The wedding looks a lot like any other movie wedding: the bride is wearing white, the photographers’ lights are flashing, and the groom appears pleased with himself. Following the ceremony, the newlyweds rush back to his apartment, strewn with cameras, bulbs, and contact sheets. They’ve got a flight in an hour, Jane (Rachael Taylor) says, to accommodate Ben’s (Joshua Jackson) professional schedule. Ben’s grateful that his wife is so obliging, of course. But hey, he exults as they tumble into bed for a quick consummation, “The first stamp on your new passport will be Japan!”
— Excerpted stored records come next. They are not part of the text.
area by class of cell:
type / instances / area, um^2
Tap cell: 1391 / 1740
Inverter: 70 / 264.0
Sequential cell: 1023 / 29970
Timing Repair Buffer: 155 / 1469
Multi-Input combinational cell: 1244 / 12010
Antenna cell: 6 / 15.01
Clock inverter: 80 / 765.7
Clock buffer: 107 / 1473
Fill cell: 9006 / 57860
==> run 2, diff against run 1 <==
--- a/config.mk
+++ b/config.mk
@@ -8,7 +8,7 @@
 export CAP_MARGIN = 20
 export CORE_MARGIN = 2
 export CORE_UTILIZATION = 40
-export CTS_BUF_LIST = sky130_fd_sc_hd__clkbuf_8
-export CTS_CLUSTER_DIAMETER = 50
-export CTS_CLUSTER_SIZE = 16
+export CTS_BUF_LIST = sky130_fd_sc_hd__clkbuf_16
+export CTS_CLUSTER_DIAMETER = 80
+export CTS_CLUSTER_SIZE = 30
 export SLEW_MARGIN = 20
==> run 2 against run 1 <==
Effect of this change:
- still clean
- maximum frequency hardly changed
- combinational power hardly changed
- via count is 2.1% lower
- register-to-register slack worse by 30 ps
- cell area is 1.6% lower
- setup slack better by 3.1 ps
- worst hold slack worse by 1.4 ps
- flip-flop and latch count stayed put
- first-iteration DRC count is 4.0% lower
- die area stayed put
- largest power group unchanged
From an optimization exercise on the open Yosys and OpenROAD flow, aimed at small area, a short achievable clock period and few clock cycles; shortcuts taken in it are not production practice. RTL that was checked went through simulation tests only; none was proved equivalent to the original. Power is estimated from default activity; no workload was simulated.

## symcodec_rx
module symcodec_rx (
    input  wire        clk,
    input  wire        rst,
    input  wire        in_valid,
    output wire        in_ready,
    input  wire [63:0] in_data,     
    input  wire [3:0]  in_groups,   
    input  wire        in_last,     
    output reg         out_valid,
    output reg  [7:0]  out_byte,
    output reg  [2:0]  out_kind,    
    output reg         done,
    output wire [1:0]  res,         
    output wire [3:0]  cause,       
    output wire        chkmis,
    output wire [15:0] clean_bits,
    output wire [15:0] n_bytes,
    output wire [31:0] pre,
    output wire [15:0] len,
    output wire [7:0]  stored_chk,
    output wire [7:0]  calc_chk,
    output wire [15:0] bad_index,
    output wire [5:0]  bad_win
);
Size: ~1200 cells after synthesis, about 190 flip-flops, roughly 210 I/O pins, roughly 0.0098 mm² of cells after synthesis.
==> flow/config.mk <==
export PLATFORM = sky130hd
export DESIGN_NAME = symcodec_rx
export DESIGN_NICKNAME = symcodec_rx
export VERILOG_FILES = /design/flow/design.v
export SDC_FILE = /design/flow/constraint.sdc
export NUM_CORES = 4
export LEC_CHECK = 0
export ABC_AREA = 1
export CAP_MARGIN = 20
export CORE_MARGIN = 2
export CORE_UTILIZATION = 50
export SLEW_MARGIN = 20
==> flow/constraint.sdc <==
create_clock -name core_clock -period 5.0 [get_ports {clk}]
set_input_delay 1.0000 -clock core_clock [delete_from_list [all_inputs] [get_ports {clk}]]
set_output_delay 1.0000 -clock core_clock [all_outputs]
set_load 0.01 [all_outputs]
run.sh (not shown) runs the stock make flow with config.mk's settings and CLKGATE_MAP_FILE= SYNTH_SCRIPT=/design/flow/synth_recipe.tcl, a recipe that flattens the netlist after the stock synthesis.
The baseline produced a clean layout.
Next try:
SETUP_SLACK_MARGIN = 2.4   (was unset)
What happened: The new run completed without violations. Wire length increases by 4.9%. Area after synthesis does not change. Via count increases by 3.0%. Sequential share of layout area decreases by 1.8 points.
Next try:
==> flow/flow/run.sh (new file) <==
#!/bin/bash
# Standard ORFS layout (standard.sh: the standard flow's synthesis, floorplan, place, CTS,
# route, finish) with one change: the buffers that buffer_ports puts on every
# input and output port are sky130_fd_sc_hd__buf_1 cells instead of the
# default pick. The full make output goes to standard.log in this folder;
# each ORFS step's own log stays under orfs/logs/.
set -euo pipefail
export BUFFER_PORTS_ARGS="-buffer_cell sky130_fd_sc_hd__buf_1"
bash standard.sh > standard.log 2>&1
==> flow/standard.sh (new file) <==
#!/bin/bash
# synth_recipe.tcl (not shown) runs the flow's synth.tcl, then flattens the netlist and writes it again
# the make line also repeats each setting of config.mk as NAME=value (left out here)
make -C /OpenROAD-flow-scripts/flow DESIGN_CONFIG=/design/flow/config.mk WORK_HOME=/design/flow/orfs CLKGATE_MAP_FILE= SYNTH_SCRIPT=/design/flow/synth_recipe.tcl "${@:-finish}"
SETUP_SLACK_MARGIN = unset   (was 2.4)
removed: flow/run.sh
The changed run went through all stages and came out clean.
Total power drops slightly.
Wire length drops by roughly a tenth.
Sequential share of layout area climbs by 5.9 points.
Combinational power drops by a quarter to a third.
Final area drops by about a fifth.
Die area stays the same.
Setup slack degrades by 880 ps.
Register-to-register slack degrades by 880 ps.
Core utilization drops by 11 points.
Final cell count drops by a few percent.
Function was not checked in any run of this note: the RTL went through the layout flow alone.

========
symcodec_rx, a different RTL version from the one above (not shown whole).
Size in the first run: about 180 flip-flops, roughly 8800 um^2 of cells after synthesis.
Design symcodec_rx, start of the top module:
module symcodec_rx (
    input  wire        clk,
    input  wire        rst,
    input  wire        in_valid,
    output wire        in_ready,
    input  wire [63:0] in_data,     
    input  wire [3:0]  in_groups,   
    input  wire        in_last,     
    output reg         out_valid,
    output reg  [7:0]  out_byte,
    output reg  [2:0]  out_kind,    
    output reg         done,
    output wire [1:0]  res,         
    output wire [3:0]  cause,       
    output wire        chkmis,
    output wire [15:0] clean_bits,
    output wire [15:0] n_bytes,
    output wire [31:0] pre,
    output wire [15:0] len,
    output wire [7:0]  stored_chk,
    output wire [7:0]  calc_chk,
    output wire [15:0] bad_index,
    output wire [5:0]  bad_win
);
==> flow/config.mk <==
export PLATFORM = sky130hd
export DESIGN_NAME = symcodec_rx
export DESIGN_NICKNAME = symcodec_rx
export VERILOG_FILES = /design/flow/design.v
export SDC_FILE = /design/flow/constraint.sdc
export NUM_CORES = 4
export LEC_CHECK = 0
export ABC_AREA = 1
export CAP_MARGIN = 20
export CORE_MARGIN = 2
export CORE_UTILIZATION = 50
export GPL_TIMING_DRIVEN = 0
export SETUP_SLACK_MARGIN = 2.7
export SLEW_MARGIN = 20
==> flow/constraint.sdc <==
create_clock -name core_clock -period 5.0 [get_ports {clk}]
set_input_delay 1.0000 -clock core_clock [delete_from_list [all_inputs] [get_ports {clk}]]
set_output_delay 1.0000 -clock core_clock [all_outputs]
set_load 0.01 [all_outputs]
standard.sh (not shown) runs the stock make flow with config.mk's settings and CLKGATE_MAP_FILE= SYNTH_SCRIPT=/design/flow/synth_recipe.tcl, a recipe that flattens the netlist after the stock synthesis.
==> flow/flow/run.sh <==
#!/bin/bash
# Standard ORFS layout (standard.sh: the standard flow's synthesis, floorplan, place, CTS,
# route, finish) with two changes:
#  - the buffers that buffer_ports puts on every input and output port are
#    sky130_fd_sc_hd__buf_1 cells instead of the default pick;
#  - clock tree synthesis builds the tree from clkbuf_4/clkbuf_8 cells and
#    adds no dummy loads to even out the tree.
# The full make output goes to standard.log in this folder; each ORFS step's
# own log stays under orfs/logs/.
set -euo pipefail
export BUFFER_PORTS_ARGS="-buffer_cell sky130_fd_sc_hd__buf_1"
export CTS_ARGS="-sink_clustering_enable -repair_clock_nets -buf_list {sky130_fd_sc_hd__clkbuf_4 sky130_fd_sc_hd__clkbuf_8} -dont_use_dummy_load"
bash standard.sh > standard.log 2>&1
The baseline finished with timing, DRC and antenna clean.
Testbench counts at the start, summed over its fixed seeds: cycles 15,365.
Change:
- GPL_TIMING_DRIVEN: 0 -> unset
- PLACE_DENSITY: unset -> 0.7
Global-route usage decreases by 0.32 points.
Routed wire length increases slightly.
Cell area decreases slightly.
Setup slack gains 0.0038 ns.
Combinational power barely changes.
Worst hold slack stays flat.
Sequential power is about the same.
Change:
- ABC_AREA: 1 -> unset
- PLACE_DENSITY: 0.7 -> unset
Outcome:
- The new run ran to the end with no violations
- cell area goes up by 3.8%
- routed wire length goes up by 3.9%
- sequential share of layout area goes down by 1.2 points
- combinational power is about the same
- cell count goes down by 8.7%
- setup slack degrades by 0.12 ns
Change:
- ABC_AREA: unset -> 1
- SETUP_SLACK_MARGIN: 2.7 -> 2.75
Result: Setup slack improved by 0.11 ns; cell count climbs by 10%; hold slack got worse by 0.048 ns; power climbs by 0.70%; routed wire length drops by 1.6%; global-route usage climbs by 1.1 points; clock power climbs by about 0.7%; final area drops by 2.2%; first-iteration DRC count drops by 6.2%; synthesized cell count climbs by 15%.
Change:
- SETUP_SLACK_MARGIN: 2.75 -> 2.7
Design area drops by 1.2%.
Critical path depth stays the same.
Total power barely changes.
Die area does not change.
Global-route usage goes down by 0.19 points.
Core utilization falls by 0.72 points.
Change:
- CORE_UTILIZATION: 50 -> 55
- PLACE_DENSITY: unset -> 0.7
The changed run ran to the end with no violations.
Routed wire length decreases by a few percent.
Via count came out higher slightly.
Power went down slightly.

[afterwards: timing with drivers on the ports]
No port has a modelled driver above. Below, the same layouts with a new extraction and two added sets of constraints.
Step 1 sets driving cells, clkbuf_16 on the clock port and buf_2 on the other inputs (assumed; they add their load-dependent delay and slew).
Step 2 adds t to the input delays and takes it off the output delays; t is the mean of the earliest and latest rising clock arrival at the registers after step 1. Input paths then give back, and output paths get back, about the clock's delay inside the block.
Slacks: no drivers / after step 1 / after step 2; pairs: no drivers / after step 1.
| run | shift t [ns] | slack for setup (ns) | hold WS [ns] | clock arrival spread, ns |
|---|---|---|---|---|
| the first run of note 1 | 0.476 | 1.448 / 1.448 / 1.448 | 0.416 / 0.416 / 0.416 | 0.018 / 0.019 |
| the second run of note 1 | 0.479 | 2.380 / 2.380 / 2.380 | 0.424 / 0.424 / 0.424 | 0.022 / 0.022 |
| the third run of note 1 | 0.475 | 1.499 / 1.499 / 1.499 | 0.418 / 0.418 / 0.418 | 0.013 / 0.013 |
| the first run of note 2 | 0.484 | 2.794 / 2.756 / 2.446 | 0.373 / 0.373 / 0.373 | 0.055 / 0.055 |
| the second run of note 2 | 0.490 | 2.798 / 2.763 / 2.450 | 0.373 / 0.373 / 0.373 | 0.051 / 0.051 |
| the third run of note 2 | 0.480 | 2.678 / 2.678 / 2.369 | 0.413 / 0.413 / 0.413 | 0.053 / 0.053 |
| the fourth run of note 2 | 0.478 | 2.789 / 2.789 / 2.439 | 0.365 / 0.365 / 0.365 | 0.056 / 0.056 |
| the fifth run of note 2 | 0.479 | 2.812 / 2.805 / 2.453 | 0.367 / 0.367 / 0.367 | 0.053 / 0.052 |
| the sixth run of note 2 | 0.489 | 2.836 / 2.802 / 2.483 | 0.374 / 0.374 / 0.374 | 0.047 / 0.047 |
After both steps setup and hold are still met in every run listed. The setup slack of the fifth run of note 2, which loses most, moves by -0.007 ns with the drivers and by -0.359 ns with both steps.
Uh-oh: Jane’s in trouble now. In Asian Extreme horror remakes, bad things always happen to unsuspecting blond girls when they head East. In fact, Shutter is based on a 2004 Thai film, by Banjong Pisanthanakun and Parkpoom Wongpoom, in which an unmarried couple living in Bangkok ran into ghosty crises. The shift in the remake’s race and nation particulars underscores Jane’s isolation as she’s suddenly immersed in Ben’s bad past. As she finds out, he’s worked before in Tokyo: their stay this time is facilitated by the company, which provides an apartment, studio, and pretty assistant, Seiko (Maya Hazen). He also introduces Jane to a couple of Caucasian buddies, lumpy Bruno (David Denman) and slimy fashion photographer Adam (John Hensley), their ugly-Americanish camaraderie immediately odious.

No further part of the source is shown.